基調講演では、Peter Caravan博士(アメリカ・ハーバードメディカルスクール)、Silvio Aime博士(イタリア・トリノ大学)、Horacio Cabral博士(東京大学)から、標的性や環境応答性などの機能を有するMRI造影剤の研究開発について最新の知見や世界の動向についてご講演いただきました。また、国内の気鋭の研究者を多数招き、「低分子MRI造影剤開発の最先端」や、「光と磁気による量子イメージング」、「異分野連携によるイノベーション創出」をテーマにしたセッションも行いました。

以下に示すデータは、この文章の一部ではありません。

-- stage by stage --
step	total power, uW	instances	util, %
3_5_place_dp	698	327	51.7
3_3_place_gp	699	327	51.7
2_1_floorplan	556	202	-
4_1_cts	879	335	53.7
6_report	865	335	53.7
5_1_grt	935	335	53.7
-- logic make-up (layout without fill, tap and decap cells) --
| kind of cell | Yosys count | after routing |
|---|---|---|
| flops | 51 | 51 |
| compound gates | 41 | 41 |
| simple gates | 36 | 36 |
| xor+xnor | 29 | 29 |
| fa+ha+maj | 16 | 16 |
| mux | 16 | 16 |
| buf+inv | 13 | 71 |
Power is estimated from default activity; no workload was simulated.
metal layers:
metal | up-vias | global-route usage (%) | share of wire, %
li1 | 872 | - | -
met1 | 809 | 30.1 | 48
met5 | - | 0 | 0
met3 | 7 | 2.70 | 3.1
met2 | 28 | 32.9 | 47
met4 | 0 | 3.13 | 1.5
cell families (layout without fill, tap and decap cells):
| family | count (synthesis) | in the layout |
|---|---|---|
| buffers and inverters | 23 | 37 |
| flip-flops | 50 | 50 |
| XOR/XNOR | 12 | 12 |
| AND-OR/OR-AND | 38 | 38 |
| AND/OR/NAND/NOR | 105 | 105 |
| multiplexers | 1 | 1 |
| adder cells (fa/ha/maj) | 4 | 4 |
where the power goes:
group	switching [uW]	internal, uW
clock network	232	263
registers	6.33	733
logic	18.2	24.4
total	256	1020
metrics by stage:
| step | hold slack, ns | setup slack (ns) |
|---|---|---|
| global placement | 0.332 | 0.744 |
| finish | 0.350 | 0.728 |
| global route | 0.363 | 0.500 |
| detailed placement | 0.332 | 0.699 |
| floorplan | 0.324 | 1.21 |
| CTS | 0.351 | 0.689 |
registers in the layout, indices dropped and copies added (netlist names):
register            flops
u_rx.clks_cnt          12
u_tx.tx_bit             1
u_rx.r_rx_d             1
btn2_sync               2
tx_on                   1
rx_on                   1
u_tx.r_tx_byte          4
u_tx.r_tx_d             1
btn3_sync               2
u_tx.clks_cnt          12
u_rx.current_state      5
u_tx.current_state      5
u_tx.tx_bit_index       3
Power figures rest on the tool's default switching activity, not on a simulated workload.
==> /design/flow/design.v <==
module controller(clk, reset, op, funct3, funct7b5, Zero, ImmSrc, ALUSrcA, ALUSrcB, ResultSrc, AdrSrc, ALUControl, IRWrite, PCWrite, RegWrite, MemWrite);
input wire clk, reset, funct7b5, Zero;
input wire [2:0] funct3;
input wire [6:0] op;
output PCWrite;
output reg AdrSrc, MemWrite, IRWrite, RegWrite;
output reg [1:0] ImmSrc;
output wire [1:0] ALUSrcA;
output wire [1:0] ALUSrcB; 
output wire [1:0] ResultSrc; 
output reg [2:0] ALUControl;
reg PCUpdate, Branch;
reg [1:0] ALUOp;
reg [3:0] state, nextstate;
reg [12:0] controls;
localparam [3:0]
	fetch = 4'b0,
	decode = 4'b0001,
	memadr = 4'b0010,
	memread = 4'b0011,
	memwb = 4'b0100,
	memwrite = 4'b0101,
	executer = 4'b0110,
	aluwb = 4'b0111,
	executei = 4'b1000,
	jal = 4'b1001,
	beq = 4'b1010;
always @(posedge clk or posedge reset)
begin
	if (reset)
		state = fetch;
	else 
		state = nextstate;
end
assign PCWrite = (Zero & Branch) | PCUpdate; 
assign ResultSrc[1] = ~state[3] & ~state[2] & ~state[1] & ~state[0];
assign ResultSrc[0] = ~state[3] & state[2] & ~state[1] & ~state[0];
assign ALUSrcB[1] = ~state[2] & ~state[1] & ~(state[3] ^ state[0]);
assign ALUSrcB[0] = ~state[2] & ((~state[3] & (state[1] ^ state[0])) | (state[3] & ~state[1] & ~state[0]));
assign ALUSrcA[1] = ~state[0] & ((~state[3] & state[1]) | (state[3] & ~state[2]));
assign ALUSrcA[0] = ~state[2] & ~state[1] & state[0]; 
always @(*)
begin
	if (reset)
	begin
		nextstate = fetch;
		PCUpdate <= 1'b0;
		Branch <= 1'b0;
		AdrSrc <= 1'b0;
		MemWrite <= 1'b0;
		IRWrite <= 1'b0;
		RegWrite <= 1'b0;
		ImmSrc = 2'b0;
		ALUOp <= 2'b0;
	end
	else
	case(state)
		fetch: begin
				nextstate = decode;
				PCUpdate <= 1'b1;
				Branch <= 1'b0;
				AdrSrc <= 1'b0;
				MemWrite <= 1'b0;
				IRWrite <= 1'b1;
				RegWrite <= 1'b0;
				ALUOp <= 2'b0;
		      end
		decode: begin
				PCUpdate <= 1'b0;
				Branch <= 1'b0;
				AdrSrc <= 1'bx;
				MemWrite <= 1'b0;
				IRWrite <= 1'b0;
				RegWrite <= 1'b0;
				ALUOp <= 2'b0;
				case(op)
					7'b0000011: begin  
							nextstate = memadr;
							ImmSrc = 2'b0;
						    end
					7'b0100011: begin  
							nextstate = memadr;
							ImmSrc = 2'b01;
						    end
					7'b0110011: begin  
							nextstate = executer;
							ImmSrc = 2'bxx;	
						    end
					7'b0010011: begin  
							nextstate = executei;
							ImmSrc = 2'b0;
						    end
					7'b1101111: begin  
							nextstate = jal;
							ImmSrc = 2'b11;
						    end
					7'b1100011: begin  
							nextstate =  beq;
							ImmSrc = 2'b10;
						    end
					default: begin
							nextstate = memadr;
							ImmSrc = 2'b00;
						 end
				endcase 
			 end
		memadr: begin
				PCUpdate <= 1'b0;
                                Branch <= 1'b0;
                                AdrSrc <= 1'bx;
                                MemWrite <= 1'b0;
                                IRWrite <= 1'b0;
                                RegWrite <= 1'b0;
                                ALUOp <= 2'b0;
				case (op)
					7'b0000011: nextstate = memread;   
					7'b0100011: nextstate = memwrite;  
				endcase
			 end
		memread: begin
				nextstate = memwb;
				PCUpdate <= 1'b0;
                                Branch <= 1'b0;
                                AdrSrc <= 1'b1;
                                MemWrite <= 1'b0;
                                IRWrite <= 1'b0;
                                RegWrite <= 1'b0;
                                ALUOp <= 2'bxx;
			 end
		memwb: begin
				nextstate = fetch;
				PCUpdate <= 1'b0;
                                Branch <= 1'b0;
                                AdrSrc <= 1'bx;
                                MemWrite <= 1'b0;
                                IRWrite <= 1'b0;
                                RegWrite <= 1'b1;
                                ALUOp <= 2'bxx;
			 end
		memwrite: begin
				nextstate = fetch;
				PCUpdate <= 1'b0;
                                Branch <= 1'b0;
                                AdrSrc <= 1'b1;
                                MemWrite <= 1'b1;
                                IRWrite <= 1'b0;
                                RegWrite <= 1'b0;
                                ALUOp <= 2'bxx;
			 end
		executer: begin
				nextstate = aluwb;
				PCUpdate <= 1'b0;
                                Branch <= 1'b0;
                                AdrSrc <= 1'bx;
                                MemWrite <= 1'b0;
                                IRWrite <= 1'b0;
                                RegWrite <= 1'b0;
                                ALUOp <= 2'b10;
			 end
		aluwb: begin
				nextstate = fetch;
				PCUpdate <= 1'b0;
                                Branch <= 1'b0;
                                AdrSrc <= 1'bx;
                                MemWrite <= 1'b0;
                                IRWrite <= 1'b0;
                                RegWrite <= 1'b1;
                                ALUOp <= 2'bxx;
			 end
		executei: begin
				nextstate = aluwb;
				PCUpdate <= 1'b0;
                                Branch <= 1'b0;
                                AdrSrc <= 1'bx;
                                MemWrite <= 1'b0;
                                IRWrite <= 1'b0;
                                RegWrite <= 1'b0;
                                ALUOp <= 2'b10;
			 end
		jal: begin
				nextstate = aluwb;
				PCUpdate <= 1'b1;
                                Branch <= 1'b0;
                                AdrSrc <= 1'bx;
                                MemWrite <= 1'b0;
                                IRWrite <= 1'b0;
                                RegWrite <= 1'b0;
                                ALUOp <= 2'b0;
			 end
		beq: begin
				nextstate = fetch;
				PCUpdate <= 1'b0;
                                Branch <= 1'b1;
                                AdrSrc <= 1'bx;
                                MemWrite <= 1'b0;
                                IRWrite <= 1'b0;
                                RegWrite <= 1'b0;
                                ALUOp <= 2'b01;
			 end
	endcase
end
always @(*)
begin
	case(ALUOp)
		2'b0: ALUControl <= 3'b0;
		2'b01: ALUControl <= 3'b001;
		default: case(funct3)
				3'b0: if (funct7b5 &  op[5])
						ALUControl <= 3'b001;
				      else
						ALUControl <= 3'b0;
				3'b010: ALUControl <= 3'b101;
				3'b110: ALUControl <= 3'b011;
				3'b111: ALUControl <= 3'b010;
				default: ALUControl <= 3'bxxx;
			  endcase
	endcase
end
endmodule
==> /design/flow/run.sh <==
#!/bin/bash
# OpenROAD 26Q1-2900-gdf79404cd8, Yosys 0.63+post, stock flow scripts
make -C /OpenROAD-flow-scripts/flow DESIGN_CONFIG=/design/flow/config.mk WORK_HOME=/design/flow/orfs finish
==> /design/flow/config.mk <==
export PLATFORM = sky130hd
export DESIGN_NAME = controller
export DESIGN_NICKNAME = controller
export VERILOG_FILES = /design/flow/design.v
export SDC_FILE = /design/flow/constraint.sdc
export NUM_CORES = 4
export LEC_CHECK = 1
export CORE_AREA = 10 10 76 76
export DIE_AREA = 0 0 86 86
==> /design/flow/constraint.sdc <==
current_design controller

set clk_period 1.6
set clk_io_pct 0.2

create_clock -name clk0 -period $clk_period [get_ports {clk}]

set non_clock_inputs [all_inputs -no_clocks]
set_input_delay [expr $clk_period * $clk_io_pct] -clock clk0 $non_clock_inputs
set_output_delay [expr $clk_period * $clk_io_pct] -clock clk0 [all_outputs]
==> results.py <==
# Physical implementation metrics
metrics = {
    "outcome": {
        "run_status": "finished, violations left",
        "violations": "negative setup slack",
    },
    "setup_path": {
        "startpoint_class": "flip-flop",
        "critPathKind": "reg2out",
        "crit_required_ns": 1.28,
        "worstPathMaxFanout": 2,
        "timing.critical_path.to_type": "output port",
        "worst_setup_path_startpoint": "state[0]",
        "worst-endpoint-arrival_ns": 1.29,
        "critical_path.endpoint": "ALUSrcB[0]",
    },
    "cts": {
        "clk_path_buf_depth": 2,
        "cts.hold.buffers_added": 0,
        "path_clk_slew_ns": 0.03,
        "ctsHtreeMaxLevel": 1,
        "tritoncts": "done",
        "cts_buffer_count": 3,
        "clock-root-buffer": "sky130_fd_sc_hd__clkbuf_8",
    },
    "timing": {
        "fmaxAchievable_mhz": 623,
        "final_worst_path_period_share_pct": 100,
        "timing.final.ws_setup_ns": -0.00519,
        "timing.final.hold_violations": 0,
        "timing_worst_slew_pin_value_ns": 0.704,
        "max-slew-margin-rel_pct": 52.8,
        "finalSetupViolations": 1,
        "endpoints_left_unconstrained": 23,
        "setup_total_negative_slack_ns": -0.00519,
        "final_max_slew_violation_count": 0,
        "finalCriticalPeriod_ns": 1.61,
        "setup_repair_after_global_routing_missed_its_margin": "yes",
        "fin_hold_ws_ns": 0.617,
        "unclocked_regs": 13,
    },
    "drt": {
        "drtPass1Iterations": 4,
        "num_antenna_cells": 0,
        "route.detailed.drc": 0,
        "drt_iter0_markers": 73,
        "route.detailed.wl_per_inst_um": 11.9,
        "number_of_vias_in_the_routed_layout": 882,
        "avgViaCountPerCell": 4.57,
        "routed_wirelength_um": 2300,
        "antenna_violating_nets_post_route": 0,
    },
    "flow_run": {
        "openroad_warning_count": 30,
        "count_of_maximum_capacitance_violations": 0,
    },
    "die": {
        "core_sq_um": 4120,
        "die_w_um": 86,
        "chipArea_sq_um": 7400,
        "ios": 30,
        "core_util_floorplan_pct": 20.8,
        "core.rowCount": 23,
        "die_h_um": 86,
    },
    "logic_synthesis": {
        "ys.warnings.count": 1,
        "dominantRegCellSynth": "sky130_fd_sc_hd__dlxtn_1",
        "synthTopCellsByArea": "sky130_fd_sc_hd__dlxtn_1, sky130_fd_sc_hd__dfrtp_1, sky130_fd_sc_hd__ha_1",
        "common_cells": "sky130_fd_sc_hd__dlxtn_1, sky130_fd_sc_hd__a21oi_1, sky130_fd_sc_hd__nor2_1, sky130_fd_sc_hd__nor3_1, sky130_fd_sc_hd__nand2_1",
        "synth_top_cell_by_area": "sky130_fd_sc_hd__dlxtn_1",
        "yosysChipArea_sq_um": 857,
        "yosysTopAreaCellShare_pct": 22.8,
        "ys_seq_elements": 17,
        "postSynthCellCount": 103,
        "post_synth.cell_area_avg_sq_um": 8.32,
        "synth.cell_area_sq_um": 857,
        "edf_count": 0,
        "synth-cells-yosys": 103,
        "post_synthesis_cell_type_count": 44,
        "netlist.top_cell.by_instances": "sky130_fd_sc_hd__dlxtn_1",
        "share_of_async_settable_or_async_resettable_flops_after_synthesis_pct": 23.5,
    },
    "grt": {
        "grt_pass1_wl_um": 3730,
        "groute.usage.overall_pct": 5.75,
        "pin_count_of_the_biggest_net_entering_global_routing": 13,
        "grt_overflow": 0,
        "number_of_global_route_vias_before_repair": 859,
        "initial_antenna_violation_count": 0,
    },
    "place": {
        "gp_routability_congestion": 0.861,
        "dpl_worst_slack_ns": -0.295,
        "place.detailed.hpwl_um": 1800,
        "port_buffers": 29,
    },
    "pwr": {
        "ir_worst_vdd_mv": 0.182,
        "report.power.total_mw": 0.404,
        "cellPowerDensity_nw_per_um2": 301,
        "p_leak_nw": 0.625,
    },
    "worst_hold_path": {
        "min_path_type": "in2async",
    },
    "cells_and_area": {
        "fin_util_pct": 32.7,
        "flow.area_growth_from_synthesis_pct": 56.8,
        "post_route_cells_drive_above_1_share_pct": 25.9,
    },
}
critical path, stage by stage, from the launching register on:
cell                       delay, ns
sky130_fd_sc_hd__dfrtp_1        0.38
sky130_fd_sc_hd__inv_2          0.09
sky130_fd_sc_hd__ha_4           0.20
sky130_fd_sc_hd__nor2b_1        0.12
sky130_fd_sc_hd__a31oi_1        0.14
sky130_fd_sc_hd__nor2_1         0.06
sky130_fd_sc_hd__clkbuf_2       0.09
layer usage:
metal	wire, um	up-vias	GRT usage [%]
met5	0	-	0
met4	8	0	0.449
met3	168	2	1.53
met2	1150	26	10.5
met1	971	400	6.74
li1	-	454	-
logic make-up after synthesis:
kind of cell / share of synthesized area [%]
latches: 22.8
xor gates and xnor gates: 2.04
AOI/OAI and AO/OA: 19.1
buffers and inverters: 5.84
DFF: 11.7
muxes: 2.34
and+or+nand+nor: 30.4
adders and majority gates: 5.84
layout by cell type, fill, tap and decap left out, drive strengths merged, types with 2 or more instances in the layout:
cell type | synthesis | layout
nor3 | 8 | 8
ha | 4 | 4
a211oi | 2 | 2
clkbuf | 1 | 5
clkdlybuf4s50 | 0 | 17
nand2b | 2 | 2
and2b | 2 | 2
a21oi | 8 | 8
dlxtn | 13 | 13
nand3 | 4 | 4
buf | 5 | 15
dlygate4sd2 | 0 | 8
nor4b | 2 | 2
mux2i | 2 | 2
inv | 4 | 4
and3 | 3 | 3
nor2 | 8 | 8
dfrtp | 4 | 4
nor2b | 2 | 2
a21o | 2 | 2
o21ai | 4 | 4
nand2 | 6 | 6
area by class of cell:
cell class	instances	area, sq um
Tap cell	50	62.6
Inverter	4	15.0
Clock buffer	3	41.3
Multi-Input combinational cell	76	547
Sequential cell	17	298
Timing Repair Buffer	43	380
Fill cell	409	2770
registers in the layout (all words and copies together), names as in the netlist:
name,cells
RegWrite,1
state,4
MemWrite,1
PCUpdate,1
nextstate,4
ALUOp,2
IRWrite,1
AdrSrc,1
ImmSrc,2
what timing repair did:
action | 4_1_cts | 5_1_grt
buffers inserted | 3 | 3
setup endpoints to repair | 10 | 5
pin swaps | 6 | 3
gates resized | 23 | 8
gates cloned | 0 | 0
power breakdown:
part	leakage [nW]	internal, mW	switching [mW]	total [mW]
logic	0.454	0.0469	0.0380	0.0848
registers	0.150	0.111	0.000965	0.112
clock network	0.0216	0.160	0.0476	0.208
total	0.625	0.318	0.0865	0.404
worst min path at each step:
stage	cells after the start	start	slack (ns)	endpoint
after CTS	2	reset	0.61	state[0]
after global routing	2	reset	0.67	state[0]
final	2	reset	0.62	state[0]
stage by stage:
| step | area, sq um | instances |
|---|---|---|
| 2_1_floorplan | 857 | 103 |
| 3_3_place_gp | 1230 | 184 |
| 3_5_place_dp | 1230 | 184 |
| 4_1_cts | 1320 | 190 |
| 5_1_grt | 1340 | 193 |
| 6_report | 1340 | 193 |
Power is estimated from default activity; no workload was simulated.
module alu (A, B, ALUControl, ALUOut, Z);
input wire [2:0] ALUControl;
input wire [31:0] A, B;
output wire Z;
output reg [31:0] ALUOut;
reg [31:0] temp_slt;
reg Cout;
reg [32:0] temp_result;
wire V;
always @(*)
	case(ALUControl)
		3'b0: {Cout, ALUOut} = {1'b0,A} + {1'b0,B} + {32'b0, ALUControl[0]};
		3'b001: begin
				temp_result = {1'b0,A} + {1'b0,~B} + {32'b0, 1'b1};
				{Cout, ALUOut} = temp_result;
			end
		3'b010: ALUOut = A & B;
		3'b011: ALUOut = A | B;
		3'b101: begin
			Cout = 1'b0;
			ALUOut[31:1] = 31'b0;
			if (A[31] ^ B[31])
			begin
				temp_slt = A - B;
				ALUOut[0] = A[31];
			end else
			begin
				temp_slt = A - B;
				ALUOut [0] = V ^ temp_slt[31];
			end
			end
		default: ALUOut = 32'b0;
	endcase
assign Z = (A == B);
assign V = (ALUControl == 3'b101) & (~ALUControl[1] & (A[31] ^ temp_slt[31]) & ~(A[31] ^ B[31] ^ ALUControl[0])) | (ALUControl != 3'b101) & (~ALUControl[1]) & ((A[31] ^ ALUOut[31] & ~(ALUControl[0] ^ A[31] ^ B[31])));
endmodule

総括トークでは、様々な研究分野の研究者がそれぞれのアイデアを持ち寄り、さらには企業からビジネスにつながるニーズを得て、産官学の協力による次世代MRI造影剤開発というイノベーション創出の取り組みが開始されたことに対する期待の声が寄せられました。その一方で、アライアンス事業では社会実装がキーワードとなるので、研究者だけでなく国としての取り組みが必要であることや、社会実装一辺倒ではなく基礎研究による新知見や新技術の創出を並行して推進しなければ、その持続性に将来的な懸念が生じる、という意見もいただきました。会場からもご意見、ご質問をいただき、今後のアライアンスの方向性を見出す有意義なシンポジウムとなりました。
放医研では、アライアンス事業の基、次世代MRI・造影剤のプロジェクトの取り組みを加速していきます。多くの皆様のご参加、誠にありがとうございました。